VLM_SS

Mini-batch selective sampling for knowledge adaption of VLMs

Knowledge-grounded Adaptation Strategy for Vision-language Models: Building a Unique Case-set for Screening Mammograms for Residents Training [MICCAI 2024] Aisha Urooj Khan, John Garrett, Tyler Bradshaw, Lonie Salkowski, Jiwoong Jeong, Amara Tariq, Imon Banerjee

Paper | BibTeX

Official Pytorch implementation of Mini-batch selective sampling for knowledge adaption of VLMs and pre-trained models.

Requirements

The code for selective sampling works for python 3.x versions and requires the following packages: random, math, and tqdm

For selective sampling in ALBEF, we use the environment provided from ALBEF original repo, and update/install a few packages using ALBEF/requirements.txt.

For selective sampling in MedCLIP, we use the environment provided in MedCLIP/requirements.txt.

Usage

Mini-batch selective sampling requires the mammography image-report pairs to have the group information. group information can be extracted from radiology reports using the notebook extract_groups.ipynb provided in this code repo.

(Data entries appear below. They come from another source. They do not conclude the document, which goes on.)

==> src/rtl/pid_controller_variable_dt_macros.svh <==
// assertion macros for the pid controller block
`ifndef PID_CONTROLLER_VARIABLE_DT_MACROS_SVH
`define PID_CONTROLLER_VARIABLE_DT_MACROS_SVH

// same-cycle implication, checked outside reset
`define PIDVDT_ASSERT_IMPL(label, clk, rst_n, ante, cons) \
  label: assert property (@(posedge clk) disable iff (!rst_n) (ante) |-> (cons)) \
    else $error("pid controller check failed");

// next-cycle implication, checked outside reset
`define PIDVDT_ASSERT_NEXT(label, clk, rst_n, ante, cons) \
  label: assert property (@(posedge clk) disable iff (!rst_n) (ante) |=> (cons)) \
    else $error("pid controller check failed");

`endif

==> src/rtl/pidvdt_pkg.sv <==
// shared types, constants, arithmetic helpers and microcode table
package pidvdt_pkg;

  localparam int CFG_IDX_W = 3;
  localparam int STEP_W = 4;
  localparam int DIV_CNT_W = 6;

  // config register indexes
  typedef enum logic [CFG_IDX_W-1:0] {
    REG_SETPOINT   = 3'd0,
    REG_GAIN_P     = 3'd1,
    REG_GAIN_I     = 3'd2,
    REG_GAIN_D     = 3'd3,
    REG_LIMIT_LOW  = 3'd4,
    REG_LIMIT_HIGH = 3'd5
  } reg_idx_t;

  localparam logic [31:0] MS_PER_S = 32'd1000;
  localparam logic signed [31:0] S32_MAX = 32'sh7fffffff;
  localparam logic signed [31:0] S32_MIN = 32'sh80000000;
  localparam logic signed [64:0] WIDE_MAX = 65'sd2147483647;
  localparam logic signed [64:0] WIDE_MIN = -65'sd2147483648;

  // divider: two quotient bits per cycle by dt, 16-bit digits by 1000
  localparam int DIV_BITS_PER_CYCLE = 2;
  localparam logic [DIV_CNT_W-1:0] DIV_MS_CYCLES = 6'd8;
  localparam logic [DIV_CNT_W-1:0] DIV_SHORT_CYCLES = 6'd22;
  localparam int DIV_SHORT_SHIFT = 64 - DIV_BITS_PER_CYCLE * 22;
  // ceil(2^36 / 1000), exact for digit chunks below 2^26
  localparam logic [26:0] DIV_MS_RECIP = 27'd68719477;
  localparam int DIV_MS_SHIFT = 36;

  typedef logic [STEP_W-1:0] step_t;

  typedef enum logic [2:0] {
    MUL_NONE, MUL_ERR_KP, MUL_ERR_KI, MUL_DM_KD, MUL_QI_DT, MUL_QD_MS
  } mul_sel_t;

  typedef enum logic [1:0] {Q_NONE, Q_P, Q_QI, Q_QD} q_dst_t;
  typedef enum logic [1:0] {DIV_NONE, DIV_BY_MS, DIV_BY_DT} div_op_t;
  typedef enum logic [1:0] {RES_NONE, RES_INTEGRAL, RES_DTERM} res_dst_t;
  typedef enum logic [1:0] {OUT_NONE, OUT_FULL, OUT_P} out_op_t;

  typedef enum logic [2:0] {
    JMP_NEXT, JMP_WAIT_IN, JMP_SKIP, JMP_WAIT_DIV, JMP_WAIT_OUT, JMP_GOTO
  } jmp_t;

  // one microcode word
  typedef struct packed {
    logic     take_in;
    logic     prep;
    mul_sel_t mul_sel;
    q_dst_t   q_dst;
    div_op_t  div_op;
    res_dst_t res_dst;
    out_op_t  out_op;
    jmp_t     jmp;
    step_t    target;
  } ctrl_t;

  // datapath status seen by the sequencer
  typedef struct packed {
    logic in_take;
    logic skip;
    logic div_busy;
    logic out_busy;
  } cond_t;

  typedef struct packed {
    logic               start;
    logic               by_dt;
    logic signed [63:0] dividend;
    logic [31:0]        divisor;
  } div_req_t;

  typedef struct packed {
    logic               busy;
    logic signed [63:0] quot;
  } div_res_t;

  // program steps
  localparam step_t ST_IDLE    = 4'd0;
  localparam step_t ST_PREP    = 4'd1;
  localparam step_t ST_MUL_P   = 4'd2;
  localparam step_t ST_MUL_I   = 4'd3;
  localparam step_t ST_MUL_D   = 4'd4;
  localparam step_t ST_MUL_DT  = 4'd5;
  localparam step_t ST_DIV_MS  = 4'd6;
  localparam step_t ST_WAIT_MS = 4'd7;
  localparam step_t ST_DIV_DT  = 4'd8;
  localparam step_t ST_WAIT_DT = 4'd9;
  localparam step_t ST_OUT     = 4'd10;
  localparam step_t ST_OUT_P   = 4'd11;

  localparam ctrl_t CTRL_NOP = '{
    take_in: 1'b0, prep: 1'b0, mul_sel: MUL_NONE, q_dst: Q_NONE,
    div_op: DIV_NONE, res_dst: RES_NONE, out_op: OUT_NONE,
    jmp: JMP_NEXT, target: ST_IDLE
  };

  // control store
  function automatic ctrl_t ucode(input step_t s);
    ctrl_t c;
    c = CTRL_NOP;
    unique case (s)
      ST_IDLE: begin
        c.take_in = 1'b1;
        c.jmp = JMP_WAIT_IN;
      end
      ST_PREP: begin
        c.prep = 1'b1;
      end
      ST_MUL_P: begin
        c.mul_sel = MUL_ERR_KP;
      end
      ST_MUL_I: begin
        c.q_dst = Q_P;
        c.mul_sel = MUL_ERR_KI;
        c.jmp = JMP_SKIP;
        c.target = ST_OUT_P;
      end
      ST_MUL_D: begin
        c.q_dst = Q_QI;
        c.mul_sel = MUL_DM_KD;
      end
      ST_MUL_DT: begin
        c.q_dst = Q_QD;
        c.mul_sel = MUL_QI_DT;
      end
      ST_DIV_MS: begin
        c.mul_sel = MUL_QD_MS;
        c.div_op = DIV_BY_MS;
      end
      ST_WAIT_MS: begin
        c.res_dst = RES_INTEGRAL;
        c.jmp = JMP_WAIT_DIV;
      end
      ST_DIV_DT: begin
        c.div_op = DIV_BY_DT;
      end
      ST_WAIT_DT: begin
        c.res_dst = RES_DTERM;
        c.jmp = JMP_WAIT_DIV;
      end
      ST_OUT: begin
        c.out_op = OUT_FULL;
        c.jmp = JMP_WAIT_OUT;
        c.target = ST_IDLE;
      end
      ST_OUT_P: begin
        c.out_op = OUT_P;
        c.jmp = JMP_WAIT_OUT;
        c.target = ST_IDLE;
      end
      default: begin
        c.jmp = JMP_GOTO;
        c.target = ST_IDLE;
      end
    endcase
    return c;
  endfunction

  function automatic logic signed [64:0] sx65(input logic signed [31:0] v);
    return $signed({{33{v[31]}}, v});
  endfunction

  // saturate to the signed 32-bit range
  function automatic logic signed [31:0] sat32(input logic signed [64:0] x);
    logic signed [31:0] r;
    if (x > WIDE_MAX) begin
      r = S32_MAX;
    end else if (x < WIDE_MIN) begin
      r = S32_MIN;
    end else begin
      r = x[31:0];
    end
    return r;
  endfunction

  // q16.16 product: floor by 2^16, then saturate
  function automatic logic signed [31:0] qfix(input logic signed [63:0] p);
    logic signed [47:0] s;
    s = p[63:16];
    return sat32($signed({{17{s[47]}}, s}));
  endfunction

  // upper limit first, lower limit second
  function automatic logic signed [31:0] clamp_lim(input logic signed [64:0] x,
                                                   input logic signed [31:0] lo,
                                                   input logic signed [31:0] hi);
    logic signed [64:0] r;
    r = x;
    if (r > sx65(hi)) begin
      r = sx65(hi);
    end
    if (r < sx65(lo)) begin
      r = sx65(lo);
    end
    return r[31:0];
  endfunction

endpackage

==> src/rtl/pidvdt_dpath.sv <==
// datapath: config registers, state, shared multiplier, output register
module pidvdt_dpath (
  input  logic                        clk,
  input  logic                        rst_n,
  input  logic                        cfg_we,
  input  logic [pidvdt_pkg::CFG_IDX_W-1:0] cfg_index,
  input  logic [31:0]                 cfg_wdata,
  input  logic                        in_valid,
  output logic                        in_stall,
  input  logic signed [31:0]          in_measured_value,
  input  logic [31:0]                 in_time_ms,
  output logic                        out_valid,
  input  logic                        out_stall,
  output logic signed [31:0]          out_drive_value,
  input  pidvdt_pkg::ctrl_t           ctrl,
  output pidvdt_pkg::cond_t           cond,
  output pidvdt_pkg::div_req_t        div_req,
  input  pidvdt_pkg::div_res_t        div_res
);
  import pidvdt_pkg::*;

  logic signed [31:0] setpoint_r, gain_p_r, gain_i_r, gain_d_r;
  logic signed [31:0] limit_low_r, limit_high_r;
  logic [31:0]        last_time_r;
  logic signed [31:0] last_measure_r, integral_r;
  logic signed [31:0] meas_r;
  logic [31:0]        now_r, dt_r;
  logic signed [31:0] error_r, dm_r, p_r, qi_r, qd_r, dterm_r;
  logic signed [63:0] prod_r;
  logic signed [31:0] drive_r;
  logic               out_valid_r;
  logic signed [32:0] mul_a, mul_b;
  logic signed [65:0] prod_full;
  logic signed [31:0] q_val;
  logic signed [64:0] full_sum;
  logic               in_take, out_busy, res_wr, out_wr;

  assign in_stall = !ctrl.take_in;
  assign in_take  = in_valid && ctrl.take_in;
  assign out_busy = out_valid_r && out_stall;
  assign res_wr   = (ctrl.res_dst != RES_NONE) && !div_res.busy;
  assign out_wr   = (ctrl.out_op != OUT_NONE) && !out_busy;

  assign cond.in_take  = in_take;
  assign cond.skip     = (last_time_r == '0) || (dt_r == '0);
  assign cond.div_busy = div_res.busy;
  assign cond.out_busy = out_busy;

  // config registers
  always_ff @(posedge clk) begin
    if (!rst_n) begin
      setpoint_r   <= '0;
      gain_p_r     <= '0;
      gain_i_r     <= '0;
      gain_d_r     <= '0;
      limit_low_r  <= S32_MIN;
      limit_high_r <= S32_MAX;
    end else if (cfg_we) begin
      unique case (reg_idx_t'(cfg_index))
        REG_SETPOINT:   setpoint_r   <= cfg_wdata;
        REG_GAIN_P:     gain_p_r     <= cfg_wdata;
        REG_GAIN_I:     gain_i_r     <= cfg_wdata;
        REG_GAIN_D:     gain_d_r     <= cfg_wdata;
        REG_LIMIT_LOW:  limit_low_r  <= cfg_wdata;
        REG_LIMIT_HIGH: limit_high_r <= cfg_wdata;
        default: ;
      endcase
    end
  end

  // multiplier operand select
  always_comb begin
    unique case (ctrl.mul_sel)
      MUL_ERR_KP: begin
        mul_a = {error_r[31], error_r};
        mul_b = {gain_p_r[31], gain_p_r};
      end
      MUL_ERR_KI: begin
        mul_a = {error_r[31], error_r};
        mul_b = {gain_i_r[31], gain_i_r};
      end
      MUL_DM_KD: begin
        mul_a = {dm_r[31], dm_r};
        mul_b = {gain_d_r[31], gain_d_r};
      end
      MUL_QI_DT: begin
        mul_a = {qi_r[31], qi_r};
        mul_b = {1'b0, dt_r};
      end
      MUL_QD_MS: begin
        mul_a = {qd_r[31], qd_r};
        mul_b = {1'b0, MS_PER_S};
      end
      default: begin
        mul_a = '0;
        mul_b = '0;
      end
    endcase
  end

  assign prod_full = mul_a * mul_b;
  assign q_val = qfix(prod_r);
  assign full_sum = sx65(p_r) + sx65(dterm_r) + sx65(integral_r);

  // divider request
  assign div_req.start    = (ctrl.div_op != DIV_NONE);
  assign div_req.by_dt    = (ctrl.div_op == DIV_BY_DT);
  assign div_req.dividend = prod_r;
  assign div_req.divisor  = (ctrl.div_op == DIV_BY_DT) ? dt_r : MS_PER_S;

  // working registers
  always_ff @(posedge clk) begin
    if (in_take) begin
      meas_r <= in_measured_value;
      now_r  <= in_time_ms;
    end
    if (ctrl.prep) begin
      error_r <= sat32(sx65(setpoint_r) - sx65(meas_r));
      dm_r    <= sat32(sx65(last_measure_r) - sx65(meas_r));
      dt_r    <= now_r - last_time_r;
    end
    if (ctrl.mul_sel != MUL_NONE) begin
      prod_r <= prod_full[63:0];
    end
    unique case (ctrl.q_dst)
      Q_P:     p_r  <= q_val;
      Q_QI:    qi_r <= q_val;
      Q_QD:    qd_r <= q_val;
      default: ;
    endcase
    if (res_wr && (ctrl.res_dst == RES_DTERM)) begin
      dterm_r <= sat32($signed({div_res.quot[63], div_res.quot}));
    end
    if (out_wr) begin
      drive_r <= (ctrl.out_op == OUT_FULL)
                 ? clamp_lim(full_sum, limit_low_r, limit_high_r)
                 : clamp_lim(sx65(p_r), limit_low_r, limit_high_r);
    end
  end

  // controller state
  always_ff @(posedge clk) begin
    if (!rst_n) begin
      last_time_r    <= '0;
      last_measure_r <= '0;
      integral_r     <= '0;
    end else begin
      if (res_wr && (ctrl.res_dst == RES_INTEGRAL)) begin
        integral_r <= clamp_lim(sx65(integral_r)
                                + $signed({div_res.quot[63], div_res.quot}),
                                limit_low_r, limit_high_r);
      end
      if (out_wr) begin
        last_time_r    <= now_r;
        last_measure_r <= meas_r;
      end
    end
  end

  // output valid
  always_ff @(posedge clk) begin
    if (!rst_n) begin
      out_valid_r <= 1'b0;
    end else if (out_wr) begin
      out_valid_r <= 1'b1;
    end else if (out_valid_r && !out_stall) begin
      out_valid_r <= 1'b0;
    end
  end

  assign out_valid = out_valid_r;
  assign out_drive_value = drive_r;

endmodule

==> config.mk <==
export PLATFORM = sky130hd
export DESIGN_NAME = pidvdt_dpath
export DESIGN_NICKNAME = d
export VERILOG_FILES = /design/src/rtl/pid_controller_variable_dt_macros.svh /design/src/rtl/pidvdt_pkg.sv /design/src/rtl/pidvdt_dpath.sv
export SDC_FILE = /design/constraint.sdc
export NUM_CORES = 2
export LEC_CHECK = 0
export BUFFER_PORTS_ARGS = -buffer_cell sky130_fd_sc_hd__buf_2
export CAP_MARGIN = 20
export CORE_MARGIN = 2
export CORE_UTILIZATION = 35
export CTS_CLUSTER_SIZE = 10
export DETAILED_ROUTE_END_ITERATION = 6
export HOLD_SLACK_MARGIN = 0.05
export MAX_ROUTING_LAYER = met4
export PLACE_DENSITY = 0.5
export SLEW_MARGIN = 25
export SYNTH_ARGS = -nofsm -noshare
export SYNTH_HDL_FRONTEND = slang
export SYNTH_SLANG_ARGS = --single-unit
==> constraint.sdc <==
create_clock -name clk -period 12.93 [get_ports clk]
set_input_delay 1.293 -clock clk [delete_from_list [all_inputs] [get_ports clk]]
set_output_delay 1.293 -clock clk [all_outputs]
set_load 0.01 [all_outputs]
# Yosys cells after proc, flatten, opt, wreduce, memory -nomap -nowiden
# Cells that the tools add are included.
[totals] inputBits=189 out_inout_bits=136 ff_bits=673
[op_classes] multipliers=1 magnitude_cmp=14 muxes=21 eq_ne=17 addsub=6 n_reduce_logical=27
[ops] operator="$mux W65" n=7
[ops] operator="$mux W32" n=10
[ops] operator="$lt A65 B32 Y1" n=3
[ops] operator="$pmux W33 S5" n=1
[ops] operator="$pmux W33 S4" n=1
[ops] operator="$gt A33 B32 Y1 const B" n=2
[ops] operator="$lt A33 B32 Y1 const B" n=2
[ops] operator="$sub A32 B32 Y33" n=2
[ops] operator="$add A32 B64 Y65" n=1
[ops] operator="$gt A65 B32 Y1" n=1
[ops] operator="$gt A64 B32 Y1 const B" n=1
[ops] operator="$logic_not A32 Y1" n=2
[ops] operator="$lt A64 B32 Y1 const B" n=1
[ops] operator="$mul A33 B33 Y64" n=1
[ops] operator="$gt A48 B32 Y1 const B" n=1
[ops] operator="$lt A48 B32 Y1 const B" n=1
[ops] operator="$add A33 B32 Y34" n=1
[ops] operator="$gt A34 B32 Y1" n=1
[ops] operator="$add A32 B32 Y33" n=1
[ops] operator="$gt A32 B32 Y1" n=1
[ops] operator="$sub A32 B32 Y32" n=1
[ops] operator="$eq A3 B2 Y1 const B" n=4
[ops] operator="$eq A3 B3 Y1 const B" n=4
[ops] operator="$reduce_and A2 Y1" n=6
[ops] operator="11 further kinds" n=30

# Longest topological paths before layout
[depth] ltp_word=8 depth_mapped=41

# Worst setup path before layout
# No wires, ideal clock.
[synth_timing] path_kind="in2reg" startpoint="input port ctrl[15] (netlist name)" endpoint="register prod_r[52], data pin" setup_ps=260 slack_ps=2495 cell_stages=37 t_arrival_ps=10175 path_cell_list="nor2b_1 nor2b_1 clkbuf_1 or2_2 clkbuf_1 clkbuf_1 nand2_1 a31oi_1 clkbuf_1 nand2_1 fa_1 inv_1 fa_1 fa_1 inv_1 fa_1 inv_1 fa_1 inv_1 fa_1 inv_1 fa_1 inv_1 fa_1 inv_1 ha_1 and3_1 nand2_1 o31a_1 and3_1 a21o_1 o31a_1 o21a_1 o211ai_1 a31o_2 a31oi_1 xnor2_1"
[synth_via] elab_chain_len=4 word_cells_on_any_way=9 cone_classes="1 x mul; 5 x eq/ne; 2 x mux; 1 x reduce/logical"
[synth_rtl] element="start, declared" line_no="pidvdt_dpath.sv:15" source="input pidvdt_pkg::ctrl_t ctrl,"
[synth_rtl] element="$eq A3 B2 Y1 / $eq A3 B1 Y1 (equally long branches)" line_no="pidvdt_dpath.sv:73" source="unique case (ctrl.mul_sel)"
[synth_rtl] element="$reduce_or A2 Y1 (no source line)"
[synth_rtl] element="$pmux W33 S4" line_no="pidvdt_dpath.sv:73"
[synth_rtl] element="$mul A33 B33 Y64 (*)" line_no="pidvdt_dpath.sv:101" source="assign prod_full = mul_a * mul_b;"
[synth_rtl] element="named net prod_full[52]" line_no="pidvdt_dpath.sv:33" source="logic signed [65:0] prod_full;"
[synth_rtl] element="end signal, assigned" line_no="pidvdt_dpath.sv:123" source="prod_r <= prod_full[63:0];"
[synth_rtl] element="end, declared" line_no="pidvdt_dpath.sv:29" source="logic signed [63:0] prod_r;"
# Mark *: on every way through the listed nets, which the timed path passes. The rest lies on a longest branch.
# A chain may end at the register's enable or synchronous reset.

# Worst setup path in the final report
[layout_timing] startpoint="input port ctrl[16] (netlist name)" endpoint="register prod_r[63], data pin"
# The elaborated chain is that of the path after synthesis.

==> impl_metrics.prom <==
# TYPE chip_impl_metric gauge
chip_impl_info{name="postSynth.topFlopCell",value="edfxtp_1"} 1
chip_impl_metric{name="initial_antenna_violation_count",unit=""} 26
chip_impl_info{name="crit-reg2reg-launch",value="p_r[1]"} 1
chip_impl_metric{name="dr_total_vias",unit=""} 65100
chip_impl_metric{name="combPwrFrac",unit=""} 0.443
chip_impl_metric{name="cts-root-to-sink-buffers",unit=""} 3
chip_impl_metric{name="reg2reg_depth",unit=""} 35
chip_impl_metric{name="placeable_core_region",unit="µm²"} 230000
chip_impl_metric{name="req_time_crit_path",unit="ps"} 13410
chip_impl_metric{name="post-route-min-period",unit="ps"} 11710
chip_impl_metric{name="cts_resized",unit=""} 0
chip_impl_info{name="timing.critical_path.slowest_stage_cell",value="and2_1"} 1
chip_impl_metric{name="dr.pass1.iters",unit=""} 6
chip_impl_info{name="synth.area.top_cells",value="fa_1 28%, edfxtp_1 14%, ha_1 10%"} 1
chip_impl_metric{name="route.detailed.vias_per_inst",unit=""} 5.31
chip_impl_metric{name="synth.top_cell.area_share",unit=""} 0.283
chip_impl_metric{name="nets",unit=""} 11100
chip_impl_metric{name="synth_sequential_area_ratio",unit=""} 0.215
chip_impl_metric{name="cts_num_sinks",unit=""} 673
chip_impl_metric{name="first_pass_grt_wire_length",unit="mm"} 445
chip_impl_info{name="critical_path.reg2reg.endpoint",value="out_drive_value[28]"} 1
chip_impl_metric{name="drc",unit=""} 0
chip_impl_info{name="rsz0062_at_grt",value="false"} 1
chip_impl_metric{name="io_pins",unit=""} 325
chip_impl_metric{name="largest_register_ff_count",unit=""} 64
chip_impl_metric{name="synth_area",unit="µm²"} 80700
chip_impl_metric{name="power_per_cell_area",unit="nW/µm²"} 111
chip_impl_metric{name="post_drt_wl_per_cell",unit="µm"} 24.5
chip_impl_info{name="cp_common_cell",value="fa_1"} 1
chip_impl_metric{name="crit_arrival",unit="ps"} 12200
chip_impl_metric{name="grtUsageTotal",unit=""} 0.263
chip_impl_info{name="hold_path_class",value="reg2reg"} 1
chip_impl_info{name="worst-setup-path-type",value="in2reg"} 1
chip_impl_metric{name="p_int",unit="µW"} 5690
chip_impl_info{name="setup.worst_path.end_class",value="flip-flop"} 1
chip_impl_metric{name="fin_total_pwr",unit="µW"} 9960
chip_impl_metric{name="max_freq",unit="MHz"} 85.4
chip_impl_info{name="most-common-layout-cells",value="1760 x nand2_1, 1366 x inv_1, 1142 x fa_1"} 1
chip_impl_metric{name="slew_violations",unit=""} 0
chip_impl_metric{name="die_w",unit="µm"} 484
chip_impl_metric{name="timing.final.crit_share",unit=""} 0.906
chip_impl_metric{name="async_flop_share",unit=""} 0
chip_impl_metric{name="synth.ff_latch_count",unit=""} 673
chip_impl_metric{name="drt_first_iter_violations",unit=""} 5305
chip_impl_metric{name="globalRoute.totalOverflow",unit=""} 0
chip_impl_metric{name="slew_headroom",unit=""} 0.313
chip_impl_metric{name="syn-num-nets",unit=""} 10900
chip_impl_metric{name="grt_start_max_net_pins",unit=""} 101
chip_impl_metric{name="post-cts-setup-buffers",unit=""} 0
chip_impl_info{name="layout.cells.most_common",value="nand2_1"} 1
chip_impl_metric{name="largest_stage_delay_on_the_critical_path",unit="ps"} 740
chip_impl_metric{name="std_cell_rows",unit=""} 176
chip_impl_info{name="start_kind",value="input port"} 1
chip_impl_metric{name="worst-slew-pin-transition",unit="ps"} 1030
chip_impl_metric{name="largest_fanout_on_the_critical_path",unit=""} 18
chip_impl_metric{name="power.static_leakage",unit="µW"} 0.0409
chip_impl_metric{name="holdWs",unit="ps"} 465
chip_impl_metric{name="die_height",unit="µm"} 484
chip_impl_info{name="synth_top_cell_by_area",value="fa_1"} 1
chip_impl_metric{name="fin_skew",unit="ps"} 93.5
chip_impl_metric{name="maxCapViolations",unit=""} 0
chip_impl_info{name="top_register",value="prod_r"} 1
chip_impl_info{name="worstHoldStart",value="gain_i_r[26]"} 1
chip_impl_metric{name="port_buffers",unit=""} 317
chip_impl_metric{name="total_switching_power",unit="µW"} 4270
chip_impl_metric{name="totalWireLength",unit="mm"} 301
chip_impl_info{name="hold-path-endpoint",value="gain_i_r[26]"} 1
chip_impl_metric{name="finalHoldViolCount",unit=""} 0
chip_impl_metric{name="h_tree_levels",unit=""} 3
chip_impl_metric{name="synthToLayoutAreaGrowth",unit="%"} 11.1
chip_impl_metric{name="insertion_delay",unit="ps"} 770
chip_impl_metric{name="die_footprint",unit="µm²"} 234000
chip_impl_metric{name="swShare",unit=""} 0.428
chip_impl_metric{name="ir_drop",unit="mV"} 0.104
chip_impl_metric{name="timing.final.setup_violations",unit=""} 0
chip_impl_info{name="cts_tree",value="yes"} 1
chip_impl_metric{name="ys_types",unit=""} 96
chip_impl_metric{name="layout-drive-gt1-share",unit=""} 0.0980
chip_impl_metric{name="syn_inst",unit=""} 8923
chip_impl_metric{name="synth.avg_cell_area",unit="µm²"} 9.04
chip_impl_metric{name="place.gp.congestion",unit=""} 0.931
chip_impl_metric{name="p_seq_frac",unit=""} 0.302
chip_impl_metric{name="setup_tns",unit="ps"} 0
chip_impl_metric{name="clock_power_share",unit=""} 0.256
chip_impl_metric{name="number_of_buffers_created_by_cts",unit=""} 89
chip_impl_info{name="clock_tree.root_cell",value="clkbuf_16"} 1
chip_impl_metric{name="place.detailed.hpwl",unit="mm"} 243
chip_impl_metric{name="ant_nets",unit=""} 0
chip_impl_metric{name="r2r_slack",unit="ps"} 1940
chip_impl_metric{name="synth_enable_flop_cells",unit=""} 384
chip_impl_metric{name="reg_clk_slew_reported_paths",unit="ps"} 60
chip_impl_metric{name="number_of_global_route_vias_before_repair",unit=""} 66700
chip_impl_metric{name="worst_hold_path.num_cells",unit=""} 2
chip_impl_metric{name="floorplan.initialDensity",unit=""} 0.351
chip_impl_metric{name="synth_warnings",unit=""} 0
chip_impl_info{name="status",value="complete, no violations"} 1
chip_impl_metric{name="cts.hold.buffers_added",unit=""} 0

Assuming that your data is in the format as provided in sample_data.json, you can enable the selective sampling by creating a SelectiveSampling object in your custom Pytorch Dataset class as follows:

Import selective sampling in your custom dataset code:

from selective_sampling import SelectiveSampling

Add selective sampling to your custom dataset class in the __init__() function:

self.selective_sampling = SelectiveSampling(data)

where data is the list of data instances' dictionaries

Each dictionary in this list belongs to a data instance, and can have an arbitrary number of columns but expects the key 'group' in each item's dictionary. Example: Format: [ { 'colA':<value>, 'colB':<value>, 'group':['a', 'b'] }, { 'colA':<value>, 'colB':<value>, 'group':['a', 'b'] }, ... ]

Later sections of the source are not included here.